Wednesday, February 13, 2013

A Stagecoach to Yellowstone

I discovered an absolute gem of a museum last week:  The Santa Ynez Valley Historical Society Museum and Carriage House, located at the corner of Sagunto and Faraday Streets in Santa Ynez, California.  These little museums are fast becoming my favorites.  Because they are small, the information is easily absorbed.  I always, always, learn something new and see something fascinating.  This particular museum had a collection of old stagecoaches, phaetons, carts and wagons that blew me away!

The yellow stagecoach shown above captured my imagination.  The Yellow Stage Line partnered with the Northern Pacific Railroad in transporting tourists into the newly established Yellowstone National Park.  A new era in touring had begun!  People would take the trains to Montana and Idaho and then transfer to a stagecoach.  By 1886, the company had a fleet of these bright yellow coaches.  They would take them to one of the grand hotels in the park and drop them off.  A second, smaller coach would later take the tourists on the "Grand Loop" of the park.  Back in California, another similar business, the Yosemite Stage Line,  transported tourists into Yosemite Valley.

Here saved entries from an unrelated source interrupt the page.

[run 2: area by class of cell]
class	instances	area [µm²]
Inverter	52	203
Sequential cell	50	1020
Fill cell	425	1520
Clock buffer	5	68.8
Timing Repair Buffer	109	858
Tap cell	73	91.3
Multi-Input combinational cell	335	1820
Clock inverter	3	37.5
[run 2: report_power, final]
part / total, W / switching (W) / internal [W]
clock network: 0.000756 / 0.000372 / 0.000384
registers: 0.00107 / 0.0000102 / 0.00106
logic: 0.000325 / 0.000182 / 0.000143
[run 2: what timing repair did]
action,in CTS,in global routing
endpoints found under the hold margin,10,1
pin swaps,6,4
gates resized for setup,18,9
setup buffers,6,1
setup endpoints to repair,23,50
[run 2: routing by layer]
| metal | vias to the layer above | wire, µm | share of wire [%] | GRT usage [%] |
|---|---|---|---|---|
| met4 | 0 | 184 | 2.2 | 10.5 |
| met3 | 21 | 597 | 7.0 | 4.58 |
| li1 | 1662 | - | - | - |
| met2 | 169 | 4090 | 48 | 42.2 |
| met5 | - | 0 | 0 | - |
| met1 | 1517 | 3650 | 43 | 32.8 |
**config.mk**
```make
export PLATFORM = sky130hd
export DESIGN_NAME = mac_array_ctrl_flat
export DESIGN_NICKNAME = d
export VERILOG_FILES = /design/src/rtl/mac_array_ctrl_if.sv /design/src/rtl/mac_array_ctrl.sv /design/src/flat_wrapper.sv
export SDC_FILE = /design/constraint.sdc
export NUM_CORES = 1
export LEC_CHECK = 0
export BUFFER_PORTS_ARGS = -buffer_cell sky130_fd_sc_hd__buf_2
export CELL_PAD_IN_SITES_DETAIL_PLACEMENT = 1
export CELL_PAD_IN_SITES_GLOBAL_PLACEMENT = 1
export CORE_ASPECT_RATIO = 1.75
export CORE_MARGIN = 2
export CORE_UTILIZATION = 35
export CTS_CLUSTER_DIAMETER = 50
export DETAILED_ROUTE_END_ITERATION = 7
export PLACE_DENSITY_LB_ADDON = 0.25
export SLEW_MARGIN = 15
export SYNTH_ARGS = -nofsm -noshare
export SYNTH_HDL_FRONTEND = slang
export SYNTH_SLANG_ARGS = --single-unit
```
**constraint.sdc**
```tcl
create_clock -name clk -period 5.19 [get_ports clk]
set_clock_uncertainty 0.05 [all_clocks]
set_input_delay 0.519 -clock clk [delete_from_list [all_inputs] [get_ports clk]]
set_output_delay 0.519 -clock clk [all_outputs]
set_load 0.01 [all_outputs]
```
**src/rtl/mac_array_ctrl_if.sv**
```systemverilog
// Command/SRAM/column-control bundle between the core controller and mac_array_ctrl.
// The master side is the core controller; mac_array_ctrl attaches through the slave modport.
interface mac_array_ctrl_if #(
    parameter int addr_bw = 11
);
    logic               start;
    logic [addr_bw-1:0] key_base;
    logic [addr_bw-1:0] q_base;
    logic [addr_bw-1:0] q_len;
    logic               ofifo_full;
    logic               mem_rd;
    logic [addr_bw-1:0] mem_addr;
    logic               mac_rst;
    logic [1:0]         inst;
    logic               busy;
    logic               done;

    modport master (
        output start, key_base, q_base, q_len, ofifo_full,
        input  mem_rd, mem_addr, mac_rst, inst, busy, done
    );

    modport slave (
        input  start, key_base, q_base, q_len, ofifo_full,
        output mem_rd, mem_addr, mac_rst, inst, busy, done
    );
endinterface

```
**src/rtl/mac_array_ctrl.sv**
```systemverilog
// Pass sequencer for a mac_col chain: key load, query execute with FIFO throttling, drain.
// The instruction word is registered so it lines up with SRAM data returned one cycle later.
module mac_array_ctrl #(
    parameter int col       = 8,
    parameter int addr_bw   = 11,
    parameter int load_cyc  = 10,
    parameter int drain_cyc = 10
) (
    input  logic                 clk,
    input  logic                 reset,
    mac_array_ctrl_if.slave      bus
);
    typedef enum logic [2:0] {
        S_IDLE, S_ARM, S_KLOAD, S_EXEC, S_DRAIN, S_DONE
    } state_t;

    localparam logic [addr_bw-1:0] ONE        = addr_bw'(1);
    localparam logic [addr_bw-1:0] LOAD_LAST  = addr_bw'(load_cyc - 1);
    localparam logic [addr_bw-1:0] DRAIN_LAST = addr_bw'(drain_cyc - 1);

    // Shorter windows would leave the far columns without a key or a flushed result.
    if (load_cyc < col + 2 || drain_cyc < col + 2) begin : g_bad_params
        $error("mac_array_ctrl: load_cyc and drain_cyc must be >= col+2");
    end

    state_t             state_q, state_d;
    logic [addr_bw-1:0] cnt_q, cnt_d;
    logic [addr_bw-1:0] j_q, j_d;
    logic [addr_bw-1:0] key_base_q, key_base_d;
    logic [addr_bw-1:0] q_base_q, q_base_d;
    logic [addr_bw-1:0] q_len_q, q_len_d;
    logic [1:0]         inst_q, inst_d;

    logic               mem_rd;
    logic [addr_bw-1:0] mem_addr;
    logic               mac_rst;
    logic               done;
    logic               rd_kload;
    logic               rd_exec;

    always_ff @(posedge clk or negedge reset) begin
        if (!reset) begin
            state_q    <= S_IDLE;
            cnt_q      <= '0;
            j_q        <= '0;
            key_base_q <= '0;
            q_base_q   <= '0;
            q_len_q    <= '0;
            inst_q     <= 2'b00;
        end else begin
            state_q    <= state_d;
            cnt_q      <= cnt_d;
            j_q        <= j_d;
            key_base_q <= key_base_d;
            q_base_q   <= q_base_d;
            q_len_q    <= q_len_d;
            inst_q     <= inst_d;
        end
    end

    always_comb begin
        state_d    = state_q;
        cnt_d      = cnt_q;
        j_d        = j_q;
        key_base_d = key_base_q;
        q_base_d   = q_base_q;
        q_len_d    = q_len_q;
        mem_rd     = 1'b0;
        mem_addr   = '0;
        mac_rst    = 1'b0;
        done       = 1'b0;
        rd_kload   = 1'b0;
        rd_exec    = 1'b0;

        unique case (state_q)
            S_IDLE: begin
                if (bus.start) begin
                    key_base_d = bus.key_base;
                    q_base_d   = bus.q_base;
                    q_len_d    = bus.q_len;
                    cnt_d      = '0;
                    j_d        = '0;
                    state_d    = S_ARM;
                end
            end
            S_ARM: begin
                mac_rst = 1'b1;
                cnt_d   = '0;
                state_d = S_KLOAD;
            end
            S_KLOAD: begin
                mem_rd   = 1'b1;
                rd_kload = 1'b1;
                mem_addr = key_base_q + cnt_q;
                if (cnt_q == LOAD_LAST) begin
                    cnt_d   = '0;
                    state_d = (q_len_q != '0) ? S_EXEC : S_DRAIN;
                end else begin
                    cnt_d = cnt_q + ONE;
                end
            end
            S_EXEC: begin
                // A full output FIFO inserts a bubble: no read, query index holds.
                if (!bus.ofifo_full) begin
                    mem_rd   = 1'b1;
                    rd_exec  = 1'b1;
                    mem_addr = q_base_q + j_q;
                    j_d      = j_q + ONE;
                    if (j_q == q_len_q - ONE) begin
                        cnt_d   = '0;
                        state_d = S_DRAIN;
                    end
                end
            end
            S_DRAIN: begin
                if (cnt_q == DRAIN_LAST) begin
                    cnt_d   = '0;
                    state_d = S_DONE;
                end else begin
                    cnt_d = cnt_q + ONE;
                end
            end
            S_DONE: begin
                done    = 1'b1;
                state_d = S_IDLE;
            end
            default: state_d = S_IDLE;
        endcase
    end

    assign inst_d = {rd_exec, rd_kload};

    assign bus.mem_rd   = mem_rd;
    assign bus.mem_addr = mem_addr;
    assign bus.mac_rst  = mac_rst;
    assign bus.inst     = inst_q;
    assign bus.busy     = (state_q != S_IDLE);
    assign bus.done     = done;
endmodule

```
**src/flat_wrapper.sv**
```systemverilog
// flat-port wrapper written by rule: the top's interface ports become plain ports
module mac_array_ctrl_flat 
#(
    parameter int col       = 8,
    parameter int addr_bw   = 11,
    parameter int load_cyc  = 10,
    parameter int drain_cyc = 10
)
  (clk, reset, bus_start, bus_key_base, bus_q_base, bus_q_len, bus_ofifo_full, bus_mem_rd, bus_mem_addr, bus_mac_rst, bus_inst, bus_busy, bus_done);
  mac_array_ctrl_if #(.addr_bw(addr_bw)) bus_i ();
  input  logic clk;
  input  logic reset;
  input wire logic [$bits(bus_i.start)-1:0] bus_start;
  input wire logic [$bits(bus_i.key_base)-1:0] bus_key_base;
  input wire logic [$bits(bus_i.q_base)-1:0] bus_q_base;
  input wire logic [$bits(bus_i.q_len)-1:0] bus_q_len;
  input wire logic [$bits(bus_i.ofifo_full)-1:0] bus_ofifo_full;
  output wire logic [$bits(bus_i.mem_rd)-1:0] bus_mem_rd;
  output wire logic [$bits(bus_i.mem_addr)-1:0] bus_mem_addr;
  output wire logic [$bits(bus_i.mac_rst)-1:0] bus_mac_rst;
  output wire logic [$bits(bus_i.inst)-1:0] bus_inst;
  output wire logic [$bits(bus_i.busy)-1:0] bus_busy;
  output wire logic [$bits(bus_i.done)-1:0] bus_done;
  assign bus_i.start = bus_start;
  assign bus_i.key_base = bus_key_base;
  assign bus_i.q_base = bus_q_base;
  assign bus_i.q_len = bus_q_len;
  assign bus_i.ofifo_full = bus_ofifo_full;
  assign bus_mem_rd = bus_i.mem_rd;
  assign bus_mem_addr = bus_i.mem_addr;
  assign bus_mac_rst = bus_i.mac_rst;
  assign bus_inst = bus_i.inst;
  assign bus_busy = bus_i.busy;
  assign bus_done = bus_i.done;
  mac_array_ctrl #(.col(col), .addr_bw(addr_bw), .load_cyc(load_cyc), .drain_cyc(drain_cyc)) u_core (.clk(clk), .reset(reset), .bus(bus_i));
endmodule
```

It couldn't have been easy, but when the travel bug hits, it hits hard.  People took the time to undertake these long, difficult journeys.  These stagecoaches were often held up by bandits.  Tourists carried money so they were easy targets.  Motion sickness was another problem (and one never portrayed in the movies!), not to mention the dust, dirt and lack of facilities.  Ah, so what?  Sign me up!
The collection is varied.  There are mail wagons, vending wagons, wicker phaetons, a hearse and a classic black brougham.  Another favorite of mine was the green wagon (pictured below) which was used in San Francisco for the delivery of small packages.
Of course, the advent of the automobile ended the era of the stagecoach.  However, the tourist industry, begun by these early entrepreneurs, continued to perpetuate.  My grandparents drove all the way from Kansas to Yellowstone in the 1920's in an old Model T--but that's another story for another day.